(Work instruction):
Go through the entries and write each one out again unchanged.

(Input for this task):
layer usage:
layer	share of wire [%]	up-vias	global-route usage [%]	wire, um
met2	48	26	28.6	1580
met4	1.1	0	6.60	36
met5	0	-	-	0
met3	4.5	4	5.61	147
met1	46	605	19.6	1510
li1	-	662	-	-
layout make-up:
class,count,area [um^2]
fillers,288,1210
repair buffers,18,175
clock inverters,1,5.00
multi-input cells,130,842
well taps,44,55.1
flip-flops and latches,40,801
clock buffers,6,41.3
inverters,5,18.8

(Response box):
layer usage:
layer	share of wire [%]	up-vias	global-route usage [%]	wire, um
met2	48	26	28.6	1580
met4	1.1	0	6.60	36
met5	0	-	-	0
met3	4.5	4	5.61	147
met1	46	605	19.6	1510
li1	-	662	-	-
layout make-up:
class,count,area [um^2]
fillers,288,1210
repair buffers,18,175
clock inverters,1,5.00
multi-input cells,130,842
well taps,44,55.1
flip-flops and latches,40,801
clock buffers,6,41.3
inverters,5,18.8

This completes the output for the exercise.